My friend Pat likes to say, "God's grace precedes my need."

This experience--when I actually bump into God in a moment of desperation, or stumble into something he has done while I was totally unaware of it--always catches me off guard.  As if I keep forgetting how personally God cares, even about the small things that matter to us.  I get tangled up and worried in what seems a terribly difficult situation, only to discover that the solution has been crafted by God using a series of people and events that only catch up to me at my point of crisis.  That doesn't necessarily mean that relief will then come quickly, in my linear way of thinking.  But suddenly, there is a surprise so precious, so marvelous, so tailor-made to fit the need, that I am stunned, awed once again by the personal love of God. 

Our rescue from the 7 North hospital room by Battle and Carol Brown on March 27, 2004 was that sort of magical moment.

Through the friend of a friend of my sister, Carol and I had previously exchanged one set of e-mails.  I (mis)understood from Carol that they were not in a position to offer more than a couple of days of housing at a time and that, only upon prior arrangement (it was impossible to predict when a transplant call would come).  I sent off a "thanks anyway," and sat at the computer with my finger poised over the delete button.  (I am a compulsive deleter.) 

No.  These were friends of a friend of my sister--maybe we could meet them sometime?  So I dropped Carol’s e-mail into my "Pittsburgh" mailbox.  And forgot about it.  I continued to pray that God would provide housing for Karis and me in Pittsburgh, so that we wouldn't have to stay long term at Ronald McDonald House (the six months of recuperation we had been instructed to plan for after transplant).

 
(Carol) February 5, 2004:  “Battle—I bounced you a lengthy e-mail from Tina Lockett early this morning about a family awaiting a rare transplant.  Please let’s talk after you read it.  Love you . . . bye.”

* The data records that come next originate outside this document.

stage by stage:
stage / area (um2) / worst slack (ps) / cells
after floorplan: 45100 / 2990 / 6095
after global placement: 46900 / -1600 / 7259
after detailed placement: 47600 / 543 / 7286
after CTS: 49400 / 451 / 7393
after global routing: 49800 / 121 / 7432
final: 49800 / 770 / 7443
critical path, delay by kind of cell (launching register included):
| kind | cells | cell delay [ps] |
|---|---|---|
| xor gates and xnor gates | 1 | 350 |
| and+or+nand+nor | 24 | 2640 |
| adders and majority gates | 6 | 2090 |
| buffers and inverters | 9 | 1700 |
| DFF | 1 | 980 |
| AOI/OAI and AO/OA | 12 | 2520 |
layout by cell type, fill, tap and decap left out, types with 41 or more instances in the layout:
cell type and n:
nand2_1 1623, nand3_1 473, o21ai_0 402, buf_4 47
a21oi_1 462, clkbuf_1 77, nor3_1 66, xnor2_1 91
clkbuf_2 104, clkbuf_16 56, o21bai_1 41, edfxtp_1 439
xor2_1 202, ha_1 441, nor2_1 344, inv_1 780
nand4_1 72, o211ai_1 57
$ cat config.mk
export PLATFORM = sky130hd
export DESIGN_NAME = servo_idle_detach_axis
export DESIGN_NICKNAME = d
export VERILOG_FILES = /design/src/hdl/sida_pkg.sv /design/src/hdl/sida_state_ram.sv /design/src/hdl/sida_pulse_map.sv /design/src/hdl/servo_idle_detach_axis.sv
export SDC_FILE = /design/constraint.sdc
export NUM_CORES = 2
export LEC_CHECK = 0
export BUFFER_PORTS_ARGS = -buffer_cell sky130_fd_sc_hd__buf_2
export CORE_MARGIN = 4
export CORE_UTILIZATION = 24
export DETAILED_ROUTE_END_ITERATION = 8
export PLACE_DENSITY_LB_ADDON = 0.1
export SETUP_SLACK_MARGIN = 0.5
export SYNTH_ARGS = -nofsm -noshare
export SYNTH_HDL_FRONTEND = slang
export SYNTH_SLANG_ARGS = --single-unit
export TNS_END_PERCENT = 5
$ cat constraint.sdc
create_clock -name clk -period 13.75 [get_ports clk]
set_clock_uncertainty 0.05 [all_clocks]
set_input_delay 1.375 -clock clk [delete_from_list [all_inputs] [get_ports clk]]
set_output_delay 1.375 -clock clk [all_outputs]
set_load 0.01 [all_outputs]
$ cat src/hdl/sida_pkg.sv
// Shared types and constants of the servo idle-detach axis block.
package sida_pkg;

    localparam int SAMPLE_W = 10;
    localparam int IDLE_W   = 8;
    localparam int US_W     = 15;
    localparam int TICK_W   = 16;

    // Saturation value of the per-axis idle count.
    localparam logic [IDLE_W-1:0] IDLE_SAT = 8'hFF;

    // Full-scale sample; the pulse mapping divides by this.
    localparam logic [SAMPLE_W-1:0] SAMPLE_FULL = 10'd1023;

    // The 20000 us period is 625 * 32: shift by 5, then divide by 625
    // through a reciprocal multiply and one correction step.
    localparam int               PERIOD_SHIFT = 5;
    localparam logic [9:0]       PERIOD_ODD   = 10'd625;
    localparam int               RECIP_SHIFT  = 36;
    localparam logic [26:0]      RECIP_625    = 27'd109951162;
    localparam logic [TICK_W-1:0] TICK_MAX    = 16'hFFFF;

    // Register reset values.
    localparam logic [9:0]  THRESH_RST = 10'd4;
    localparam logic [7:0]  LIMIT_RST  = 8'd30;
    localparam logic [14:0] PMIN_RST   = 15'd1000;
    localparam logic [14:0] PMAX_RST   = 15'd2000;
    localparam logic [15:0] TTOP_RST   = 16'd39999;

    typedef enum logic [2:0] {
        REG_MOVE_THRESH = 3'd0,
        REG_IDLE_LIMIT  = 3'd1,
        REG_PULSE_MIN   = 3'd2,
        REG_PULSE_MAX   = 3'd3,
        REG_TIMER_TOP   = 3'd4
    } sida_reg_t;

    typedef enum logic {
        OP_UPDATE = 1'b0,
        OP_INIT   = 1'b1
    } sida_op_t;

    typedef enum logic [1:0] {
        ST_IDLE,
        ST_UPDATE,
        ST_MAP
    } sida_state_t;

    // One axis record as kept in the state memory.
    typedef struct packed {
        logic                attached;
        logic [IDLE_W-1:0]   idle;
        logic [SAMPLE_W-1:0] last;
    } sida_entry_t;

    localparam sida_entry_t ENTRY_RESET = '{attached: 1'b1, idle: '0, last: '0};

    typedef struct packed {
        logic start;
        logic take;
    } sida_map_ctrl_t;

    typedef struct packed {
        logic              valid;
        logic [US_W-1:0]   pulse_us;
        logic [TICK_W-1:0] pulse_ticks;
    } sida_map_res_t;

endpackage

$ cat src/hdl/sida_state_ram.sv
// Per-axis state memory with synchronous read and reset-valid bits.
module sida_state_ram import sida_pkg::*;
#(
    parameter int DEPTH = 2,
    parameter int AW    = 1
)
(
    input  logic          clk,
    input  logic          rst_n,
    input  logic          rd_en,
    input  logic [AW-1:0] rd_addr,
    output sida_entry_t   rd_entry,
    input  logic          wr_en,
    input  logic [AW-1:0] wr_addr,
    input  sida_entry_t   wr_entry
);

    sida_entry_t mem [DEPTH];
    sida_entry_t rd_data_reg;
    logic        rd_valid_reg;
    logic [DEPTH-1:0] valid_reg;

    always_ff @(posedge clk)
    begin
        if (wr_en)
        begin
            mem[wr_addr] <= wr_entry;
        end
        if (rd_en)
        begin
            rd_data_reg <= mem[rd_addr];
        end
    end

    always_ff @(posedge clk or negedge rst_n)
    begin
        if (!rst_n)
        begin
            valid_reg    <= '0;
            rd_valid_reg <= 1'b0;
        end
        else
        begin
            if (wr_en)
            begin
                valid_reg[wr_addr] <= 1'b1;
            end
            if (rd_en)
            begin
                rd_valid_reg <= valid_reg[rd_addr];
            end
        end
    end

    // An entry never written since reset reads as the reset record.
    assign rd_entry = rd_valid_reg ? rd_data_reg : ENTRY_RESET;

endmodule

$ cat src/hdl/sida_pulse_map.sv
// Multi-cycle datapath mapping a sample to microseconds and timer ticks.
module sida_pulse_map import sida_pkg::*;
(
    input  logic                clk,
    input  logic                rst_n,
    input  sida_map_ctrl_t      ctrl,
    input  logic [SAMPLE_W-1:0] sample,
    input  logic [US_W-1:0]     pulse_min,
    input  logic [US_W-1:0]     pulse_max,
    input  logic [TICK_W-1:0]   timer_top,
    output sida_map_res_t       res
);

    logic [4:0]        stage_reg;
    logic              res_valid_reg;
    logic              inv_reg;
    logic [24:0]       prod_reg;
    logic [US_W-1:0]   us_reg;
    logic [30:0]       tus_reg;
    logic [52:0]       xm_reg;
    logic [16:0]       qe_reg;
    logic [26:0]       qm_reg;
    logic [TICK_W-1:0] ticks_reg;

    logic              inv_next;
    logic [US_W-1:0]   span_next;
    logic [15:0]       fold1;
    logic [10:0]       fold2;
    logic [15:0]       quo;
    logic [15:0]       us_wide;
    logic [16:0]       qe_next;
    logic [26:0]       rem;
    logic [16:0]       q_fin;

    always_comb
    begin
        inv_next  = pulse_max < pulse_min;
        span_next = inv_next ? pulse_min - pulse_max : pulse_max - pulse_min;
    end

    // Division by 1023: with p = 1024a + b, p = 1023a + (a + b); folding the
    // residue twice leaves a remainder below twice the divisor.
    always_comb
    begin
        fold1   = 16'(prod_reg[24:10]) + 16'(prod_reg[9:0]);
        fold2   = 11'(fold1[15:10]) + 11'(fold1[9:0]);
        quo     = 16'(prod_reg[24:10]) + 16'(fold1[15:10])
                + ((fold2 >= 11'(SAMPLE_FULL)) ? 16'd1 : 16'd0);
        us_wide = inv_reg ? 16'(pulse_min) - quo : 16'(pulse_min) + quo;
    end

    always_comb
    begin
        qe_next = xm_reg[52:RECIP_SHIFT];
        rem     = 27'(tus_reg[30:PERIOD_SHIFT]) - qm_reg;
        q_fin   = qe_reg + ((rem >= 27'(PERIOD_ODD)) ? 17'd1 : 17'd0);
    end

    always_ff @(posedge clk or negedge rst_n)
    begin
        if (!rst_n)
        begin
            stage_reg     <= '0;
            res_valid_reg <= 1'b0;
        end
        else
        begin
            stage_reg <= {stage_reg[3:0], ctrl.start};
            if (stage_reg[4])
            begin
                res_valid_reg <= 1'b1;
            end
            else if (ctrl.take)
            begin
                res_valid_reg <= 1'b0;
            end
        end
    end

    always_ff @(posedge clk)
    begin
        if (ctrl.start)
        begin
            inv_reg  <= inv_next;
            prod_reg <= 25'(sample) * 25'(span_next);
        end
        if (stage_reg[0])
        begin
            us_reg <= us_wide[US_W-1:0];
        end
        if (stage_reg[1])
        begin
            tus_reg <= 31'(timer_top) * 31'(us_reg);
        end
        if (stage_reg[2])
        begin
            xm_reg <= 53'(tus_reg[30:PERIOD_SHIFT]) * 53'(RECIP_625);
        end
        if (stage_reg[3])
        begin
            qe_reg <= qe_next;
            qm_reg <= 27'(qe_next) * 27'(PERIOD_ODD);
        end
        if (stage_reg[4])
        begin
            ticks_reg <= (q_fin > 17'(TICK_MAX)) ? TICK_MAX : q_fin[TICK_W-1:0];
        end
    end

    assign res.valid       = res_valid_reg;
    assign res.pulse_us    = us_reg;
    assign res.pulse_ticks = ticks_reg;

endmodule

$ cat src/hdl/servo_idle_detach_axis.sv
// Top level: servo axis idle-detach controller with pulse and tick mapping.
//
// Input beats arrive on s_tvalid/s_tready: s_tuser carries the operation
// (update with a sample, or initialise the axis), s_tdata the axis number and
// the 10-bit potentiometer sample. Each accepted beat yields exactly one
// output beat on m_tvalid/m_tready with the mapped pulse width, the timer
// compare value and the drive/detach/reattach flags for that axis.
// Configuration registers are written through cfg_we/cfg_index/cfg_data,
// one register per cycle; the user must write them only while the block is
// idle, and the block itself does not enforce it. The mapping datapath
// registers span product, pulse width, timer product, reciprocal multiply,
// quotient estimate and its multiple of 625, then corrected, saturated
// ticks; no new beat is taken before the result enters the output register.
// One item is in flight at a time, so reads and write-backs of the state
// memory never overlap.
// Reset clears all axes to sample zero, idle count zero and attached, and
// loads the register defaults; no clearing pass is needed.
// A stalled receiver holds the result in the output register; the block
// takes and processes the next beat meanwhile and waits only once that
// result is ready to leave.
module servo_idle_detach_axis import sida_pkg::*;
#(
    parameter int NUM_AXES = 2
)
(
    input  logic        clk,
    input  logic        rst_n,
    input  logic        s_tvalid,
    output logic        s_tready,
    input  logic [15:0] s_tdata,   // [0] axis_index, [10:1] pot_reading, rest zero
    input  logic        s_tuser,   // [0] op
    output logic        m_tvalid,
    input  logic        m_tready,
    output logic [39:0] m_tdata,   // [0] axis_out, [15:1] pulse_us, [31:16] pulse_ticks,
                                   // [32] drive_valid, [33] detach_event,
                                   // [34] reattach_event, rest zero
    input  logic        cfg_we,
    input  logic [2:0]  cfg_index,
    input  logic [15:0] cfg_data
);

    localparam int AXIS_AW = (NUM_AXES > 1) ? $clog2(NUM_AXES) : 1;

    sida_state_t state_reg, state_next;

    logic [9:0]  thresh_reg;
    logic [7:0]  limit_reg;
    logic [14:0] pmin_reg;
    logic [14:0] pmax_reg;
    logic [15:0] ttop_reg;

    logic                op_reg;
    logic                axis_reg;
    logic [SAMPLE_W-1:0] sample_reg;
    logic                drive_reg;
    logic                det_reg;
    logic                reat_reg;

    logic              out_valid_reg;
    logic              out_axis_reg;
    logic [US_W-1:0]   out_us_reg;
    logic [TICK_W-1:0] out_ticks_reg;
    logic              out_drive_reg;
    logic              out_det_reg;
    logic              out_reat_reg;

    logic           accept;
    logic           out_free;
    sida_map_ctrl_t map_ctrl;
    sida_map_res_t  map_res;
    sida_entry_t    rd_entry;
    sida_entry_t    wr_entry;
    logic           wr_en;
    logic           in_range;

    logic [SAMPLE_W-1:0] delta;
    logic                moved;
    logic                drive_next;
    logic                det_next;
    logic                reat_next;

    assign accept   = s_tvalid && s_tready;
    assign out_free = !out_valid_reg || m_tready;
    assign in_range = 32'(axis_reg) < NUM_AXES;

    // Configuration registers.
    always_ff @(posedge clk or negedge rst_n)
    begin
        if (!rst_n)
        begin
            thresh_reg <= THRESH_RST;
            limit_reg  <= LIMIT_RST;
            pmin_reg   <= PMIN_RST;
            pmax_reg   <= PMAX_RST;
            ttop_reg   <= TTOP_RST;
        end
        else if (cfg_we)
        begin
            case (cfg_index)
                REG_MOVE_THRESH: thresh_reg <= cfg_data[9:0];
                REG_IDLE_LIMIT:  limit_reg  <= cfg_data[7:0];
                REG_PULSE_MIN:   pmin_reg   <= cfg_data[14:0];
                REG_PULSE_MAX:   pmax_reg   <= cfg_data[14:0];
                REG_TIMER_TOP:   ttop_reg   <= cfg_data;
                default:         ;
            endcase
        end
    end

    // Sequencer.
    always_comb
    begin
        state_next = state_reg;
        case (state_reg)
            ST_IDLE:
            begin
                if (accept)
                begin
                    state_next = ST_UPDATE;
                end
            end
            ST_UPDATE:
            begin
                state_next = ST_MAP;
            end
            ST_MAP:
            begin
                if (map_res.valid && out_free)
                begin
                    state_next = ST_IDLE;
                end
            end
            default:
            begin
                state_next = ST_IDLE;
            end
        endcase
    end

    always_comb
    begin
        s_tready       = 1'b0;
        wr_en          = 1'b0;
        map_ctrl.start = 1'b0;
        map_ctrl.take  = 1'b0;
        case (state_reg)
            ST_IDLE:
            begin
                s_tready       = 1'b1;
                map_ctrl.start = s_tvalid;
            end
            ST_UPDATE: wr_en         = in_range;
            ST_MAP:    map_ctrl.take = map_res.valid && out_free;
            default:   ;
        endcase
    end

    always_ff @(posedge clk or negedge rst_n)
    begin
        if (!rst_n)
        begin
            state_reg <= ST_IDLE;
        end
        else
        begin
            state_reg <= state_next;
        end
    end

    // Axis state update, applied to the record read during the accept cycle.
    always_comb
    begin
        wr_entry   = rd_entry;
        delta      = (sample_reg > rd_entry.last) ? sample_reg - rd_entry.last
                                                  : rd_entry.last - sample_reg;
        moved      = delta >= thresh_reg;
        det_next   = 1'b0;
        reat_next  = 1'b0;
        wr_entry.last = sample_reg;
        if (op_reg == OP_INIT)
        begin
            wr_entry.attached = 1'b1;
        end
        else
        begin
            if (moved)
            begin
                wr_entry.idle = '0;
                if (!rd_entry.attached)
                begin
                    wr_entry.attached = 1'b1;
                    reat_next         = 1'b1;
                end
            end
            else if (rd_entry.idle != IDLE_SAT)
            begin
                wr_entry.idle = rd_entry.idle + 8'd1;
            end
            // A zero limit makes an attached axis detach on every update.
            if (wr_entry.attached && (wr_entry.idle >= limit_reg))
            begin
                wr_entry.attached = 1'b0;
                det_next          = 1'b1;
            end
        end
        drive_next = wr_entry.attached && in_range;
        det_next   = det_next && in_range;
        reat_next  = reat_next && in_range;
    end

    always_ff @(posedge clk)
    begin
        if (accept)
        begin
            op_reg     <= s_tuser;
            axis_reg   <= s_tdata[0];
            sample_reg <= s_tdata[10:1];
        end
        if (state_reg == ST_UPDATE)
        begin
            drive_reg <= drive_next;
            det_reg   <= det_next;
            reat_reg  <= reat_next;
        end
        if (map_ctrl.take)
        begin
            out_axis_reg  <= axis_reg;
            out_us_reg    <= map_res.pulse_us;
            out_ticks_reg <= map_res.pulse_ticks;
            out_drive_reg <= drive_reg;
            out_det_reg   <= det_reg;
            out_reat_reg  <= reat_reg;
        end
    end

    always_ff @(posedge clk or negedge rst_n)
    begin
        if (!rst_n)
        begin
            out_valid_reg <= 1'b0;
        end
        else if (map_ctrl.take)
        begin
            out_valid_reg <= 1'b1;
        end
        else if (m_tready)
        begin
            out_valid_reg <= 1'b0;
        end
    end

    sida_state_ram #(
        .DEPTH (NUM_AXES),
        .AW    (AXIS_AW)
    ) u_ram (
        .clk      (clk),
        .rst_n    (rst_n),
        .rd_en    (accept),
        .rd_addr  (AXIS_AW'(s_tdata[0])),
        .rd_entry (rd_entry),
        .wr_en    (wr_en),
        .wr_addr  (AXIS_AW'(axis_reg)),
        .wr_entry (wr_entry)
    );

    sida_pulse_map u_map (
        .clk       (clk),
        .rst_n     (rst_n),
        .ctrl      (map_ctrl),
        .sample    (s_tdata[10:1]),
        .pulse_min (pmin_reg),
        .pulse_max (pmax_reg),
        .timer_top (ttop_reg),
        .res       (map_res)
    );

    assign m_tvalid = out_valid_reg;
    assign m_tdata  = {5'b0, out_reat_reg, out_det_reg, out_drive_reg,
                       out_ticks_reg, out_us_reg, out_axis_reg};

`ifndef SYNTHESIS
    a_accept_starts_update: assert property (@(posedge clk) disable iff (!rst_n)
        accept |=> (state_reg == ST_UPDATE))
        else $error("accepted beat did not start a state update");

    a_idle_no_result: assert property (@(posedge clk) disable iff (!rst_n)
        (state_reg == ST_IDLE) |-> !map_res.valid)
        else $error("mapping result pending while sequencer idle");

    a_detach_drops_drive: assert property (@(posedge clk) disable iff (!rst_n)
        (out_valid_reg && out_det_reg) |-> !out_drive_reg)
        else $error("detached axis still flagged for drive");
`endif

endmodule
==> qor.txt <==
Setup violations, final: 0
outcome: completed
max-cap violation count: 0
max FFs per register: 38
drt first pass iters: 5
Yosys reg bits: 323
worst endpoint data arrival time: 9470 ps
Tot GR Track Use: 0.1335
syn_area_per_cell: 10.04 µm²
CP max stage delay: 680 ps
RSZ-0062 raised after global routing: false
CP required: 14040 ps
Worst slew margin: 0.3003
Final min period: 9174 ps
total grt overflow: 0
Synth Cell Area: 44740 µm²
most frequent cells after synthesis: inv_1 (966), ha_1 (636), fa_1 (615)
CTS tree: built
CP max FO: 14
library cells used by synthesis: 84
FP Rows: 158
Final period util: 0.6672
Ports: 83
reg2reg path depth: 26
hold_sp: u_map.ticks_reg[0]
ys async rst share: 0.2353
grt met1 use: 0.1729
clk slew on worst S/H paths: 50 ps
clock tree buffer depth: 3
Worst Hold Class: reg2reg
Die X-Extent: 439.8 µm
Via density: 4.286
Syn Inst Count: 4456
Initial Utilization: 0.2413
first-pass GRT wire length: 197.7 mm
Die Y-Extent: 439.8 µm
largest net degree at the start of global routing: 55
R2R Path End: u_map.prod_reg[24]
count of input and output buffers: 72
number of H-tree levels: 2
max-slew violation count: 0
dominant cell type by area after synthesis: fa_1
top-area cell type share of the netlist area: 0.2752
CTS Hold Buffers Added: 0
Synth-to-Final Area Change: 10.83%
Hold Vio Cnt, Final: 0
Post-route DRC: 0
# nets final: 5809
Slew @ Worst Pin: 1039 ps
vias in the first global route: 33140
critical setup path kind: reg2reg
Worst-Skew Late Latency: 620 ps
Post-synth EDFFs: 247
register area share after synthesis: 0.2090
most common cell in the netlist: inv_1
DR vias: 30150
initial antenna violation count: 3
PostCTS Resize Cnt: 0
nature of the critical path startpoint: flop
Hold EP: out_ticks_reg[0]
ranking of synthesized cells by area: fa_1 (28%), ha_1 (18%), edfxtp_1 (17%)
R2R setup slack: 4580 ps
share of cells above drive strength 1: 0.06832
cts bufs inserted: 43
most used routing layer: met2
met3 GRT Util: 0.01298
ys flop type: edfxtp_1
CTS Sinks: 323
DRT antenna net count: 0
reg2reg start: pmin_reg[1]
grt met2 use: 0.2369
WHS Path Cells: 0
Fin Setup TNS: 0 ps
Slowest cell on crit path: nor2_2
final worst setup slack: 4576 ps
drt wl/cell: 18.01 µm
DP Wirelength: 103.2 mm
fmax: 109.0 MHz
Synth warnings: 0
Total Wirelength: 126.7 mm
1st-iter DRT viols: 1221
die footprint: 193400 µm²
RePlAce Congestion: 0.7975
Core ar.: 185400 µm²
Worst Setup End Kind: flop
Root Buffer: clkbuf_16
cell mode on critical path: fa_1
post-CTS setup buffer count: 0
pre-CTS WS: 4411 ps
-- routing by layer --
layer | wire length [µm] | vias to the layer above
met5 | 0 | -
met4 | 3496 | 0
met2 | 62570 | 226
met3 | 2446 | 120
li1 | - | 14600
met1 | 58180 | 15200
-- through the flow --
stage                     utilization  hold WS [ps]  instance area [µm²]  std cells
final                          0.2674         367.1                49590       7033
after global routing           0.2674         378.6                49590       7033
after CTS                      0.2674         368.9                49580       7032
after detailed placement       0.2598         356.1                48170       6952
after global placement         0.2598         357.7                48170       6952
after floorplan                     -         350.3                44750       4460
-- cell families after synthesis --
family / synth area share
DFF: 0.2090
AOI/OAI and AO/OA: 0.08432
muxes: 0.02355
adders and majority gates: 0.4533
other: 0.00008382
and+or+nand+nor: 0.1066
buffers and inverters: 0.09081
xor gates and xnor gates: 0.03230
-- worst max-delay path by stage --
stage,startpoint,end,slack [ps]
2_1_floorplan,u_map.prod_reg[10],u_map.us_reg[14],5690
3_3_place_gp,pmin_reg[1],u_map.prod_reg[24],4430
3_5_place_dp,pmin_reg[1],u_map.prod_reg[24],4410
4_1_cts,pmin_reg[1],u_map.prod_reg[24],4370
5_1_grt,u_map.prod_reg[11],u_map.us_reg[14],3670
6_report,pmin_reg[1],u_map.prod_reg[24],4580
-- area by class of cell --
type	instances	area, µm²
Fill cell	20030	135800
Multi-Input combinational cell	3067	31390
Sequential cell	323	9355
Inverter	966	3626
Tap cell	2480	3103
Clock buffer	52	1120
Timing Repair Buffer	116	693.2
Clock inverter	28	294.0
Antenna cell	1	2.502
-- cells in the final DEF (no fill, tap or decap), types with 58 or more instances in the layout --
cell / count
and2_1: 136
inv_1: 965
nand2_1: 365
mux2_2: 66
a21oi_1: 143
edfxtp_1: 247
fa_1: 615
xnor2_1: 105
nor2_1: 133
ha_1: 636
xor2_1: 58
a21o_1: 75
o21ai_0: 121
buf_2: 71
nand3_1: 65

Work was nuts so my telephone voicemail to hubby had to be brief.  Tina’s note was a collection of back-and-forth e-mails about a young Notre Dame coed who soon would need a transplant.  She and her family would need a place to stay in Pittsburgh.

For months, I had been praying about this nearly 100 year old Victorian we call home.  Battle and I had known it was a God-sent gift when we married ten years ago.  But with the boys grown and living on their own it seemed too much space for just the two of us.  Maybe it was time to sell and downsize.  

The situation with Mom had been deeply troubling as well.   Following her stroke ten months earlier, my father had decided the facility where she had been receiving rehab would now become her permanent home.  It was located just ten blocks from our home, so I visited pretty regularly.   It soon became clear that under-staffing and too much personnel turnover resulted in some scary gaps in her care.  Some well-intentioned sibs encouraged me to be less present with her.   The only way for me to stay away was to MOVE away.    I kept asking God for a sign.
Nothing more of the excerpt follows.